In de vrijdagavonddienst (ontvangst van de sjabbat) wordt veel gezongen. Na een inleidend lied (jedid nèfèsj) worden de psalmen 95-99 gereciteerd of gezongen, en dan, staande, Psalm 29. Deze zes psalmen representeren de zes dagen van de week. Psalm 29 is een lied vol onrust en tumult, maar het laatste woord is sjaloom, vrede. Zo ga je van de onrust van alle dag naar de rust van de sjabbat. Na een hymne voor de verwelkoming van de sjabbat (lecha dodi) zingt en/of reciteert men nog Psalm 92 en 93.
Lofprijzing
Bij het ochtendgebed op zaterdagmorgen krijgt de lofprijzing extra accent met de psalmen 100 en 145-150. Ze worden op sjabbat en op feestdagen voorafgegaan door de psalmen 19, 34, 90, 91, 135, 136, 92 en 93. Indrukwekkend is het wanneer in de synagoge bij de grote feesten ‘het grote Hallel’ gezongen wordt, de psalmen 113-118.
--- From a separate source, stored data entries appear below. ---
**src/rtl/wdg_regs.svh**
```systemverilog
// register offsets, field positions and timing figures of the watchdog block
`ifndef WDG_REGS_SVH
`define WDG_REGS_SVH

`define WDG_ADDR_W          12
`define WDG_CAUSE_IDX       12'h055
`define WDG_CTRL_IDX        12'h060
`define WDG_IDX_SHIFT       2

`define WDG_CAUSE_POR       0
`define WDG_CAUSE_PIN       1
`define WDG_CAUSE_BOD       2
`define WDG_CAUSE_DOG       3
`define WDG_CAUSE_USED      4'hF

`define WDG_CTRL_TSEL_LO    0
`define WDG_CTRL_RST_EN     3
`define WDG_CTRL_UNLOCK     4
`define WDG_CTRL_TSEL_HI    5
`define WDG_CTRL_IRQ_EN     6
`define WDG_CTRL_IRQ_FLAG   7

`define WDG_BASE_CYCLES     2048
`define WDG_TSEL_MAX        4'h9
`define WDG_OSC_HZ          128000
`define WDG_SYS_HZ          50000000
`define WDG_UNLOCK_CYCLES   4
`define WDG_CNT_W           21
`define WDG_CAUSE_POR_VAL   4'h1

`endif

```
**src/rtl/wdg_pkg.sv**
```systemverilog
// shared types of the watchdog block
package wdg_pkg;

    typedef struct packed {
        logic        psel;
        logic        penable;
        logic        pwrite;
        logic [11:0] paddr;
        logic [31:0] pwdata;
    } wdg_apb_req_s;

    typedef struct packed {
        logic [31:0] prdata;
        logic        pready;
        logic        pslverr;
    } wdg_apb_rsp_s;

    typedef enum logic [1:0] {
        WDG_STOPPED,
        WDG_IRQ_ONLY,
        WDG_RST_ONLY,
        WDG_IRQ_THEN_RST
    } wdg_mode_e;

endpackage : wdg_pkg

```
**src/rtl/wdg_timeout_counter.sv**
```systemverilog
// oscillator-cycle counter that fires one pulse at the selected timeout
`timescale 1ns/1ns
`default_nettype none
`include "wdg_regs.svh"

module wdg_timeout_counter #(
    parameter int BASE_CYCLES = `WDG_BASE_CYCLES,
    parameter int CNT_W       = `WDG_CNT_W
) (
    input  wire logic       clk_sys_i,
    input  wire logic       reset_n_i,
    input  wire logic       osc_i,
    input  wire logic       run_i,
    input  wire logic       restart_i,
    input  wire logic [3:0] tsel_i,
    output logic            timeout_o
);
    logic             osc_reg;
    logic [CNT_W-1:0] count_reg;
    logic [CNT_W-1:0] count_next;
    logic             timeout_reg;
    logic             timeout_next;
    wire              osc_tick;
    wire  [3:0]       tsel_eff;
    wire  [CNT_W-1:0] limit;
    wire              at_limit;

    if (BASE_CYCLES < 1 || (BASE_CYCLES << 9) > (1 << CNT_W)) begin : g_chk
        $error("wdg_timeout_counter: BASE_CYCLES does not fit CNT_W");
    end

    // ----------------------------------------------------------------
    // period selection
    // ----------------------------------------------------------------
    // reserved codes fall back
    assign tsel_eff = (tsel_i > `WDG_TSEL_MAX) ? `WDG_TSEL_MAX : tsel_i;
    assign limit    = CNT_W'(BASE_CYCLES) << tsel_eff;
    // one step per oscillator rising edge
    assign osc_tick = osc_i & ~osc_reg;
    assign at_limit = (count_reg == limit - CNT_W'(1));

    // ----------------------------------------------------------------
    // counting
    // ----------------------------------------------------------------
    always_comb begin
        count_next   = count_reg;
        timeout_next = 1'b0;
        if (!run_i || restart_i) begin
            count_next = '0;
        end else if (osc_tick) begin
            if (at_limit) begin
                count_next   = '0;
                timeout_next = 1'b1;
            end else begin
                count_next = count_reg + CNT_W'(1);
            end
        end
    end

    always_ff @(posedge clk_sys_i) begin
        if (!reset_n_i) begin
            osc_reg     <= 1'b0;
            count_reg   <= '0;
            timeout_reg <= 1'b0;
        end else begin
            osc_reg     <= osc_i;
            count_reg   <= count_next;
            timeout_reg <= timeout_next;
        end
    end

    assign timeout_o = timeout_reg;

endmodule : wdg_timeout_counter
`default_nettype wire

```
**src/rtl/wdg_top.sv**
```systemverilog
// watchdog with control register, reset-cause register and APB slave
`timescale 1ns/1ns
`default_nettype none
`include "wdg_regs.svh"

// Contract
// - reset-cause bits 7..4 always read zero
// - watchdog cause set on watchdog reset, cleared by power-on or write zero
// - brown-out cause set on brown-out, cleared by power-on or write zero
// - pin cause set on pin reset, cleared by power-on or write zero
// - power-on cause set on power-on, cleared only by writing zero
// - timeout in interrupt operation sets the interrupt flag
// - flag cleared by vector execution or by writing one
// - interrupt requested only with global enable, local enable and flag
// - in combined mode vector clears enable and flag, leaving reset mode
// - combined mode: first timeout flags, unserviced second timeout resets
// - reset and interrupt enables select stopped, irq, reset or both
// - force-on setting at zero forces reset mode
// - clearing reset enable or changing period needs unlock set
// - unlock bit clears itself four clock cycles after set
// - reset enable reads set and stays set while watchdog cause set
// - four-bit period field at bits 5,2..0, 2048 cycles doubling to code 9
// - counter advances on the slow on-chip oscillator
// - reset-mode timeout gives a one-cycle internal reset pulse
// - restart instruction clears the count to zero
module wdg_top
    import wdg_pkg::*;
#(
    parameter int BASE_CYCLES   = `WDG_BASE_CYCLES,
    parameter int UNLOCK_CYCLES = `WDG_UNLOCK_CYCLES
) (
    input  wire logic                clk_sys_i,
    input  wire logic                reset_n_i,
    input  wire wdg_pkg::wdg_apb_req_s apb_req_i,
    output wdg_pkg::wdg_apb_rsp_s    apb_rsp_o,
    input  wire logic                osc_128k_i,
    input  wire logic                dog_restart_i,
    input  wire logic                irq_vector_taken_i,
    input  wire logic                global_irq_enable_i,
    input  wire logic                force_on_setting_i,
    input  wire logic                power_on_event_i,
    input  wire logic                brownout_event_i,
    input  wire logic                pin_reset_event_i,
    output logic                     dog_irq_o,
    output logic                     dog_reset_o
);
    import wdg_pkg::*;

    localparam int UNLOCK_W = $clog2(UNLOCK_CYCLES + 1);

    if (UNLOCK_CYCLES < 1) begin : g_chk
        $error("wdg_top: UNLOCK_CYCLES must be at least one");
    end

    // ----------------------------------------------------------------
    // state
    // ----------------------------------------------------------------
    logic [3:0]          cause_reg;
    logic [3:0]          cause_next;
    logic                irq_flag_reg;
    logic                irq_flag_next;
    logic                irq_en_reg;
    logic                irq_en_next;
    logic                rst_en_reg;
    logic                rst_en_next;
    logic [3:0]          tsel_reg;
    logic [3:0]          tsel_next;
    logic [UNLOCK_W-1:0] unlock_cnt_reg;
    logic [UNLOCK_W-1:0] unlock_cnt_next;
    logic                dog_reset_reg;
    logic                dog_reset_next;
    logic [7:0]          rdata_reg;
    logic [7:0]          rdata_next;
    logic                err_reg;
    logic                timeout;
    wdg_mode_e           mode;

    // ----------------------------------------------------------------
    // bus decode
    // ----------------------------------------------------------------
    wire [11:0] cause_addr = 12'(`WDG_CAUSE_IDX << `WDG_IDX_SHIFT);
    wire [11:0] ctrl_addr  = 12'(`WDG_CTRL_IDX << `WDG_IDX_SHIFT);
    wire        setup_ph   = apb_req_i.psel & ~apb_req_i.penable;
    wire        access_ph  = apb_req_i.psel & apb_req_i.penable;
    wire        hit_cause  = (apb_req_i.paddr == cause_addr);
    wire        hit_ctrl   = (apb_req_i.paddr == ctrl_addr);
    wire        hit_none   = ~hit_cause & ~hit_ctrl;
    wire        wr_cause   = access_ph & apb_req_i.pwrite & hit_cause;
    wire        wr_ctrl    = access_ph & apb_req_i.pwrite & hit_ctrl;
    wire [7:0]  wd         = apb_req_i.pwdata[7:0];

    // ----------------------------------------------------------------
    // derived control
    // ----------------------------------------------------------------
    wire unlocked   = (unlock_cnt_reg != '0);
    wire dog_cause  = cause_reg[`WDG_CAUSE_DOG];
    wire forced     = ~force_on_setting_i;
    wire rst_en_eff = forced | rst_en_reg | dog_cause;
    wire irq_en_eff = ~forced & irq_en_reg;
    wire [3:0] tsel_wr = {wd[`WDG_CTRL_TSEL_HI], wd[`WDG_CTRL_TSEL_LO +: 3]};

    assign mode = wdg_mode_e'({rst_en_eff, irq_en_eff});

    wire [7:0] ctrl_view = {irq_flag_reg, irq_en_eff, tsel_reg[3], unlocked,
                            rst_en_eff, tsel_reg[2:0]};
    wire [7:0] cause_view = {4'h0, cause_reg};

    // ----------------------------------------------------------------
    // timeout counter on the slow oscillator
    // ----------------------------------------------------------------
    // counter runs on oscillator edges
    wdg_timeout_counter #(
        .BASE_CYCLES (BASE_CYCLES),
        .CNT_W       (`WDG_CNT_W)
    ) u_counter (
        .clk_sys_i (clk_sys_i),
        .reset_n_i (reset_n_i),
        .osc_i     (osc_128k_i),
        .run_i     (mode != WDG_STOPPED),
        .restart_i (dog_restart_i),
        .tsel_i    (tsel_reg),
        .timeout_o (timeout)
    );

    // ----------------------------------------------------------------
    // timeout action and interrupt flag
    // ----------------------------------------------------------------
    always_comb begin
        dog_reset_next = 1'b0;
        irq_flag_next  = irq_flag_reg;
        irq_en_next    = irq_en_reg;
        if (wr_ctrl && wd[`WDG_CTRL_IRQ_FLAG]) begin
            irq_flag_next = 1'b0;
        end
        if (wr_ctrl) begin
            irq_en_next = wd[`WDG_CTRL_IRQ_EN];
        end
        if (irq_vector_taken_i) begin
            irq_flag_next = 1'b0;
            // combined mode drops to reset only
            if (mode == WDG_IRQ_THEN_RST) begin
                irq_en_next = 1'b0;
            end
        end
        if (timeout) begin
            case (mode)
                WDG_IRQ_ONLY: begin
                    irq_flag_next = 1'b1;
                end
                WDG_RST_ONLY: begin
                    dog_reset_next = 1'b1;
                end
                // flag first, reset if still pending
                WDG_IRQ_THEN_RST: begin
                    if (irq_flag_reg) begin
                        dog_reset_next = 1'b1;
                    end else begin
                        irq_flag_next = 1'b1;
                    end
                end
                default: begin
                    dog_reset_next = 1'b0;
                end
            endcase
        end
    end

    // ----------------------------------------------------------------
    // protected configuration
    // ----------------------------------------------------------------
    always_comb begin
        rst_en_next     = rst_en_reg;
        tsel_next       = tsel_reg;
        unlock_cnt_next = unlocked ? unlock_cnt_reg - UNLOCK_W'(1) : unlock_cnt_reg;
        if (wr_ctrl) begin
            // setting the enable is always allowed
            if (wd[`WDG_CTRL_RST_EN]) begin
                rst_en_next = 1'b1;
            end else if (unlocked && !dog_cause) begin
                rst_en_next = 1'b0;
            end
            if (unlocked) begin
                tsel_next = tsel_wr;
            end
            if (wd[`WDG_CTRL_UNLOCK] && wd[`WDG_CTRL_RST_EN]) begin
                unlock_cnt_next = UNLOCK_W'(UNLOCK_CYCLES);
            end
        end
    end

    // ----------------------------------------------------------------
    // reset causes; a hardware set wins over a software clear
    // ----------------------------------------------------------------
    always_comb begin
        cause_next = cause_reg;
        // only a zero write clears a cause
        if (wr_cause) begin
            cause_next = cause_reg & wd[3:0];
        end
        if (dog_reset_reg) begin
            cause_next[`WDG_CAUSE_DOG] = 1'b1;
        end
        if (brownout_event_i) begin
            cause_next[`WDG_CAUSE_BOD] = 1'b1;
        end
        if (pin_reset_event_i) begin
            cause_next[`WDG_CAUSE_PIN] = 1'b1;
        end
    end

    // ----------------------------------------------------------------
    // read data
    // ----------------------------------------------------------------
    assign rdata_next = !setup_ph || apb_req_i.pwrite ? rdata_reg :
                        hit_cause ? cause_view :
                        hit_ctrl  ? ctrl_view  : 8'h00;

    // cause register survives system reset; only power-on resets it
    always_ff @(posedge clk_sys_i) begin
        if (power_on_event_i) begin
            cause_reg <= `WDG_CAUSE_POR_VAL;
        end else begin
            cause_reg <= cause_next;
        end
    end

    always_ff @(posedge clk_sys_i) begin
        if (!reset_n_i) begin
            irq_flag_reg   <= 1'b0;
            irq_en_reg     <= 1'b0;
            rst_en_reg     <= dog_cause;
            tsel_reg       <= 4'h0;
            unlock_cnt_reg <= '0;
            dog_reset_reg  <= 1'b0;
            rdata_reg      <= 8'h00;
            err_reg        <= 1'b0;
        end else begin
            irq_flag_reg   <= irq_flag_next;
            irq_en_reg     <= irq_en_next;
            rst_en_reg     <= rst_en_next;
            tsel_reg       <= tsel_next;
            unlock_cnt_reg <= unlock_cnt_next;
            dog_reset_reg  <= dog_reset_next;
            rdata_reg      <= rdata_next;
            err_reg        <= setup_ph ? hit_none : err_reg;
        end
    end

    // ----------------------------------------------------------------
    // outputs
    // ----------------------------------------------------------------
    // zero-wait slave: every access completes in its first access cycle
    assign apb_rsp_o.pready  = 1'b1;
    assign apb_rsp_o.pslverr = access_ph & err_reg;
    assign apb_rsp_o.prdata  = {24'h000000, rdata_reg};

    // global enable, local enable and flag together
    assign dog_irq_o   = global_irq_enable_i & irq_en_eff & irq_flag_reg;
    assign dog_reset_o = dog_reset_reg;

endmodule : wdg_top
`default_nettype wire

```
Dat gebeurt trouwens ook in huiselijke kring. Hét voorbeeld hiervan is de viering van de seideravond. Dit is het begin van het joodse paasfeest. Er is een speciale liturgie, vastgelegd in de zogeheten haggada (Hebreeuws voor 'vertelling'), waarin onder andere over de uittocht van de Israëlieten uit Egypte wordt verteld. Dit gedeelte van de seider wordt aan tafel besloten met het zingen van de psalmen 113 en 114. Daarna volgt een feestelijke maaltijd. Na het zingen van Psalm 126 en het dankgebed worden de psalmen 115-118 en 136 gezongen.
Zichtbare verbondenheid
Als je de Siddoer, het joodse gebedenboek voor persoonlijke en synagogale gebeden, doorbladert, kom je de ene na de andere psalm tegen. Bijna de helft van de 150 psalmen heeft een plek gekregen in de joodse liturgie. In zijn voorwoord op de Nederlandse vertaling van de Siddoer schrijft Jitschak Dasberg: 'In de psalmen kan men voor alle gebeurtenissen in het menselijk leven een weerklank vinden, uitingen van Godsvertrouwen, van vreugde en van leed en van berusting daarin.’ Het zijn woorden die ook voor ons als christenen herkenning kunnen oproepen. Misschien kun je zelfs zeggen dat de unieke verbondenheid tussen kerk en synagoge nergens zo duidelijk zichtbaar wordt als in de omgang met de psalmen. Als we maar wel blijven beseffen dat we de psalmen niet overgenomen hebben van Israël, maar dat we ze met hen meelezen, meezingen en meebidden. Natuurlijk mag je je afvragen: wat betekent deze psalm voor ons, voor mij vandaag, in mijn omstandigheden? Maar de uitdaging is om het ‘ons’ en ‘wij’ in de psalmen wel zó te blijven horen dat ze niet van Israël losgezongen raken.
Spannende vragen
‘Jeruzalem, dat ik bemin, wij treden uwe poorten in, u Godsstad, mogen wij ontmoeten.’ Kun je dat zomaar op zondagmorgen zingen in bijvoorbeeld Zoetermeer? Is ‘Gods huis’ dan automatisch de kerk waarheen wij ‘opgaan’? Maar er staat Jeruzalem … Aan het begin van de dienst klinkt dat ‘Onze hulp is in de naam van de HEER die hemel en aarde gemaakt heeft en trouw is tot in eeuwigheid’. Het zijn woorden uit de psalmen. Wat zegt het ons als we ze horen in relatie tot Israël? En als een joodse vrouw Psalm 147 in onze berijming zou horen: ‘Hij bouwt de stad, door Hem verkoren, het volk in ballingschap verloren brengt Hij er samen ...’, zou zij dan automatisch aan hetzelfde denken als wij?
Het zijn spannende vragen. Maar ook belangrijke vragen als we écht het anti-judaïsme willen bestrijden en – voor zover het in onze macht ligt – de voedingsbodem daaraan onttrekken.